- [Assignment]:
All of the lines below should be printed again exactly as they are.

=== Section Start ===

### config.mk
export PLATFORM = sky130hd
export DESIGN_NAME = sia_finish
export DESIGN_NICKNAME = d
export VERILOG_FILES = /design/src/hw/rtl/sia_pkg.sv /design/src/hw/rtl/sia_finish.sv
export SDC_FILE = /design/constraint.sdc
export NUM_CORES = 1
export LEC_CHECK = 0
export ABC_CLOCK_PERIOD_IN_PS = 15200
export BUFFER_PORTS_ARGS = -buffer_cell sky130_fd_sc_hd__buf_2
export CAP_MARGIN = 20
export CORE_MARGIN = 5
export CORE_UTILIZATION = 33
export DETAILED_ROUTE_END_ITERATION = 16
export PLACE_DENSITY = 0.63
export SYNTH_ARGS = -nofsm -noshare
export SYNTH_HDL_FRONTEND = slang
export SYNTH_SLANG_ARGS = --single-unit
export TNS_END_PERCENT = 20
### constraint.sdc
create_clock -name i_clk -period 15.2 [get_ports i_clk]
set_input_delay 0.76 -clock i_clk [delete_from_list [all_inputs] [get_ports i_clk]]
set_output_delay 0.76 -clock i_clk [all_outputs]
set_load 0.005 [all_outputs]
### src/hw/rtl/sia_pkg.sv
// shared types, opcodes and status codes for the signed integer alu
package sia_pkg;
    localparam int WordWidth = 32;
    localparam int ShiftLimit = 32;
    localparam int DivStages = WordWidth / 4;

    typedef enum logic [3:0] {
        OP_ADD = 4'd0, OP_SUB = 4'd1, OP_MUL = 4'd2, OP_DIV = 4'd3,
        OP_REM = 4'd4, OP_MOD = 4'd5, OP_AND = 4'd6, OP_OR = 4'd7,
        OP_XOR = 4'd8, OP_SHL = 4'd9, OP_SHR = 4'd10, OP_BIT = 4'd11,
        OP_ABS = 4'd12, OP_NEG = 4'd13, OP_NOT = 4'd14, OP_SIGN = 4'd15
    } t_op;

    typedef enum logic [1:0] {
        ST_OK = 2'd0, ST_DIVZERO = 2'd1, ST_OVERFLOW = 2'd2, ST_BADINDEX = 2'd3
    } t_status;

    typedef struct packed {
        logic [31:0] operand_a;
        logic [31:0] operand_b;
        logic [3:0]  action;
    } t_in_item;

    typedef struct packed {
        logic [31:0] result;
        logic [1:0]  status;
    } t_out_item;

    // per-stage context carried alongside the datapath
    typedef struct packed {
        t_op              op;
        logic signed [WordWidth:0] simple;   // one extra bit for overflow check
        t_status          st;
        logic             a_neg;
        logic             b_neg;
        logic [WordWidth-1:0] b_mag;
        logic [WordWidth-1:0] b_raw;
    } t_ctx;
endpackage
==> src/rtl/core/thd_crc8.sv <==
// One-byte CRC-8 update, eight MSB-first shift steps unrolled.
// Depends on thd_pkg for the polynomial.
module thd_crc8 (
  input  logic [7:0] crc_in,
  input  logic [7:0] data,
  output logic [7:0] crc_out
);

  always_comb begin
    logic [7:0] c;
    c = crc_in ^ data;
    for (int k = 0; k < 8; k++) begin
      if ((c & thd_pkg::CRC_MSB) != 8'h00) begin
        c = {c[6:0], 1'b0} ^ thd_pkg::CRC_POLY;
      end else begin
        c = {c[6:0], 1'b0};
      end
    end
    crc_out = c;
  end

endmodule

==> src/rtl/core/thd_scaler.sv <==
// Raw-word to centi-unit conversion for temperature and humidity.
// Depends on thd_pkg for the scale constants and the control struct.
module thd_scaler (
  input  logic                 clk,
  input  thd_pkg::scale_ctl_t  ctl,
  input  logic [15:0]          temp_word,
  input  logic [15:0]          hum_word,
  output logic signed [14:0]   temp_centi,
  output logic [13:0]          hum_centi
);

  logic [30:0]        prod_t_r;
  logic [29:0]        prod_h_r;
  logic [14:0]        t_hi;
  logic [15:0]        t_lo;
  logic [16:0]        t_sum;
  logic [14:0]        t_q;
  logic signed [15:0] t_val;
  logic [13:0]        h_hi;
  logic [15:0]        h_lo;
  logic [16:0]        h_sum;

  // Products are taken when the low byte of each word arrives.
  always_ff @(posedge clk) begin
    if (ctl.load_t) begin
      prod_t_r <= 31'(temp_word) * 31'(thd_pkg::TEMP_SCALE);
    end
    if (ctl.load_h) begin
      prod_h_r <= 30'(hum_word) * 30'(thd_pkg::HUM_SCALE);
    end
  end

  // x = hi*65536 + lo = hi*65535 + (hi + lo), and hi + lo stays below
  // twice 65535, so a single compare corrects the quotient.
  always_comb begin
    t_hi  = prod_t_r[30:16];
    t_lo  = prod_t_r[15:0];
    t_sum = 17'(t_hi) + 17'(t_lo);
    t_q   = t_hi + 15'(t_sum >= thd_pkg::DIV_BASE);
    t_val = $signed({1'b0, t_q}) - thd_pkg::TEMP_OFFSET;
    temp_centi = t_val[14:0];

    h_hi  = prod_h_r[29:16];
    h_lo  = prod_h_r[15:0];
    h_sum = 17'(h_hi) + 17'(h_lo);
    hum_centi = h_hi + 14'(h_sum >= thd_pkg::DIV_BASE);
  end

endmodule

==> config.mk <==
export PLATFORM = sky130hd
export DESIGN_NAME = temp_humidity_frame_decoder
export DESIGN_NICKNAME = d
export VERILOG_FILES = /design/src/rtl/core/thd_pkg.sv /design/src/rtl/core/temp_humidity_frame_decoder.sv /design/src/rtl/core/thd_crc8.sv /design/src/rtl/core/thd_scaler.sv
export VERILOG_INCLUDE_DIRS = /design/src /design/src/rtl/core
export SDC_FILE = /design/constraint.sdc
export NUM_CORES = 1
export LEC_CHECK = 0
export BUFFER_PORTS_ARGS = -buffer_cell sky130_fd_sc_hd__buf_2
export CORE_AREA = 2 2 221 223
export CTS_CLUSTER_DIAMETER = 60
export DETAILED_ROUTE_END_ITERATION = 8
export DIE_AREA = 0 0 223 225
export HOLD_SLACK_MARGIN = 0.05
export PLACE_DENSITY_LB_ADDON = 0.1
export SLEW_MARGIN = 20
export SYNTH_ARGS = -nofsm -noshare
export SYNTH_HDL_FRONTEND = slang
export SYNTH_SLANG_ARGS = --single-unit
==> constraint.sdc <==
create_clock -name clk -period 18.6 [get_ports clk]
set_clock_uncertainty 0.2 [all_clocks]
set_input_delay 1.86 -clock clk [delete_from_list [all_inputs] [get_ports clk]]
set_output_delay 1.86 -clock clk [all_outputs]
set_load 0.05 [all_outputs]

=== Section End ===

- [Solved problem]:
### config.mk
export PLATFORM = sky130hd
export DESIGN_NAME = sia_finish
export DESIGN_NICKNAME = d
export VERILOG_FILES = /design/src/hw/rtl/sia_pkg.sv /design/src/hw/rtl/sia_finish.sv
export SDC_FILE = /design/constraint.sdc
export NUM_CORES = 1
export LEC_CHECK = 0
export ABC_CLOCK_PERIOD_IN_PS = 15200
export BUFFER_PORTS_ARGS = -buffer_cell sky130_fd_sc_hd__buf_2
export CAP_MARGIN = 20
export CORE_MARGIN = 5
export CORE_UTILIZATION = 33
export DETAILED_ROUTE_END_ITERATION = 16
export PLACE_DENSITY = 0.63
export SYNTH_ARGS = -nofsm -noshare
export SYNTH_HDL_FRONTEND = slang
export SYNTH_SLANG_ARGS = --single-unit
export TNS_END_PERCENT = 20
### constraint.sdc
create_clock -name i_clk -period 15.2 [get_ports i_clk]
set_input_delay 0.76 -clock i_clk [delete_from_list [all_inputs] [get_ports i_clk]]
set_output_delay 0.76 -clock i_clk [all_outputs]
set_load 0.005 [all_outputs]
### src/hw/rtl/sia_pkg.sv
// shared types, opcodes and status codes for the signed integer alu
package sia_pkg;
    localparam int WordWidth = 32;
    localparam int ShiftLimit = 32;
    localparam int DivStages = WordWidth / 4;

    typedef enum logic [3:0] {
        OP_ADD = 4'd0, OP_SUB = 4'd1, OP_MUL = 4'd2, OP_DIV = 4'd3,
        OP_REM = 4'd4, OP_MOD = 4'd5, OP_AND = 4'd6, OP_OR = 4'd7,
        OP_XOR = 4'd8, OP_SHL = 4'd9, OP_SHR = 4'd10, OP_BIT = 4'd11,
        OP_ABS = 4'd12, OP_NEG = 4'd13, OP_NOT = 4'd14, OP_SIGN = 4'd15
    } t_op;

    typedef enum logic [1:0] {
        ST_OK = 2'd0, ST_DIVZERO = 2'd1, ST_OVERFLOW = 2'd2, ST_BADINDEX = 2'd3
    } t_status;

    typedef struct packed {
        logic [31:0] operand_a;
        logic [31:0] operand_b;
        logic [3:0]  action;
    } t_in_item;

    typedef struct packed {
        logic [31:0] result;
        logic [1:0]  status;
    } t_out_item;

    // per-stage context carried alongside the datapath
    typedef struct packed {
        t_op              op;
        logic signed [WordWidth:0] simple;   // one extra bit for overflow check
        t_status          st;
        logic             a_neg;
        logic             b_neg;
        logic [WordWidth-1:0] b_mag;
        logic [WordWidth-1:0] b_raw;
    } t_ctx;
endpackage
==> src/rtl/core/thd_crc8.sv <==
// One-byte CRC-8 update, eight MSB-first shift steps unrolled.
// Depends on thd_pkg for the polynomial.
module thd_crc8 (
  input  logic [7:0] crc_in,
  input  logic [7:0] data,
  output logic [7:0] crc_out
);

  always_comb begin
    logic [7:0] c;
    c = crc_in ^ data;
    for (int k = 0; k < 8; k++) begin
      if ((c & thd_pkg::CRC_MSB) != 8'h00) begin
        c = {c[6:0], 1'b0} ^ thd_pkg::CRC_POLY;
      end else begin
        c = {c[6:0], 1'b0};
      end
    end
    crc_out = c;
  end

endmodule

==> src/rtl/core/thd_scaler.sv <==
// Raw-word to centi-unit conversion for temperature and humidity.
// Depends on thd_pkg for the scale constants and the control struct.
module thd_scaler (
  input  logic                 clk,
  input  thd_pkg::scale_ctl_t  ctl,
  input  logic [15:0]          temp_word,
  input  logic [15:0]          hum_word,
  output logic signed [14:0]   temp_centi,
  output logic [13:0]          hum_centi
);

  logic [30:0]        prod_t_r;
  logic [29:0]        prod_h_r;
  logic [14:0]        t_hi;
  logic [15:0]        t_lo;
  logic [16:0]        t_sum;
  logic [14:0]        t_q;
  logic signed [15:0] t_val;
  logic [13:0]        h_hi;
  logic [15:0]        h_lo;
  logic [16:0]        h_sum;

  // Products are taken when the low byte of each word arrives.
  always_ff @(posedge clk) begin
    if (ctl.load_t) begin
      prod_t_r <= 31'(temp_word) * 31'(thd_pkg::TEMP_SCALE);
    end
    if (ctl.load_h) begin
      prod_h_r <= 30'(hum_word) * 30'(thd_pkg::HUM_SCALE);
    end
  end

  // x = hi*65536 + lo = hi*65535 + (hi + lo), and hi + lo stays below
  // twice 65535, so a single compare corrects the quotient.
  always_comb begin
    t_hi  = prod_t_r[30:16];
    t_lo  = prod_t_r[15:0];
    t_sum = 17'(t_hi) + 17'(t_lo);
    t_q   = t_hi + 15'(t_sum >= thd_pkg::DIV_BASE);
    t_val = $signed({1'b0, t_q}) - thd_pkg::TEMP_OFFSET;
    temp_centi = t_val[14:0];

    h_hi  = prod_h_r[29:16];
    h_lo  = prod_h_r[15:0];
    h_sum = 17'(h_hi) + 17'(h_lo);
    hum_centi = h_hi + 14'(h_sum >= thd_pkg::DIV_BASE);
  end

endmodule

==> config.mk <==
export PLATFORM = sky130hd
export DESIGN_NAME = temp_humidity_frame_decoder
export DESIGN_NICKNAME = d
export VERILOG_FILES = /design/src/rtl/core/thd_pkg.sv /design/src/rtl/core/temp_humidity_frame_decoder.sv /design/src/rtl/core/thd_crc8.sv /design/src/rtl/core/thd_scaler.sv
export VERILOG_INCLUDE_DIRS = /design/src /design/src/rtl/core
export SDC_FILE = /design/constraint.sdc
export NUM_CORES = 1
export LEC_CHECK = 0
export BUFFER_PORTS_ARGS = -buffer_cell sky130_fd_sc_hd__buf_2
export CORE_AREA = 2 2 221 223
export CTS_CLUSTER_DIAMETER = 60
export DETAILED_ROUTE_END_ITERATION = 8
export DIE_AREA = 0 0 223 225
export HOLD_SLACK_MARGIN = 0.05
export PLACE_DENSITY_LB_ADDON = 0.1
export SLEW_MARGIN = 20
export SYNTH_ARGS = -nofsm -noshare
export SYNTH_HDL_FRONTEND = slang
export SYNTH_SLANG_ARGS = --single-unit
==> constraint.sdc <==
create_clock -name clk -period 18.6 [get_ports clk]
set_clock_uncertainty 0.2 [all_clocks]
set_input_delay 1.86 -clock clk [delete_from_list [all_inputs] [get_ports clk]]
set_output_delay 1.86 -clock clk [all_outputs]
set_load 0.05 [all_outputs]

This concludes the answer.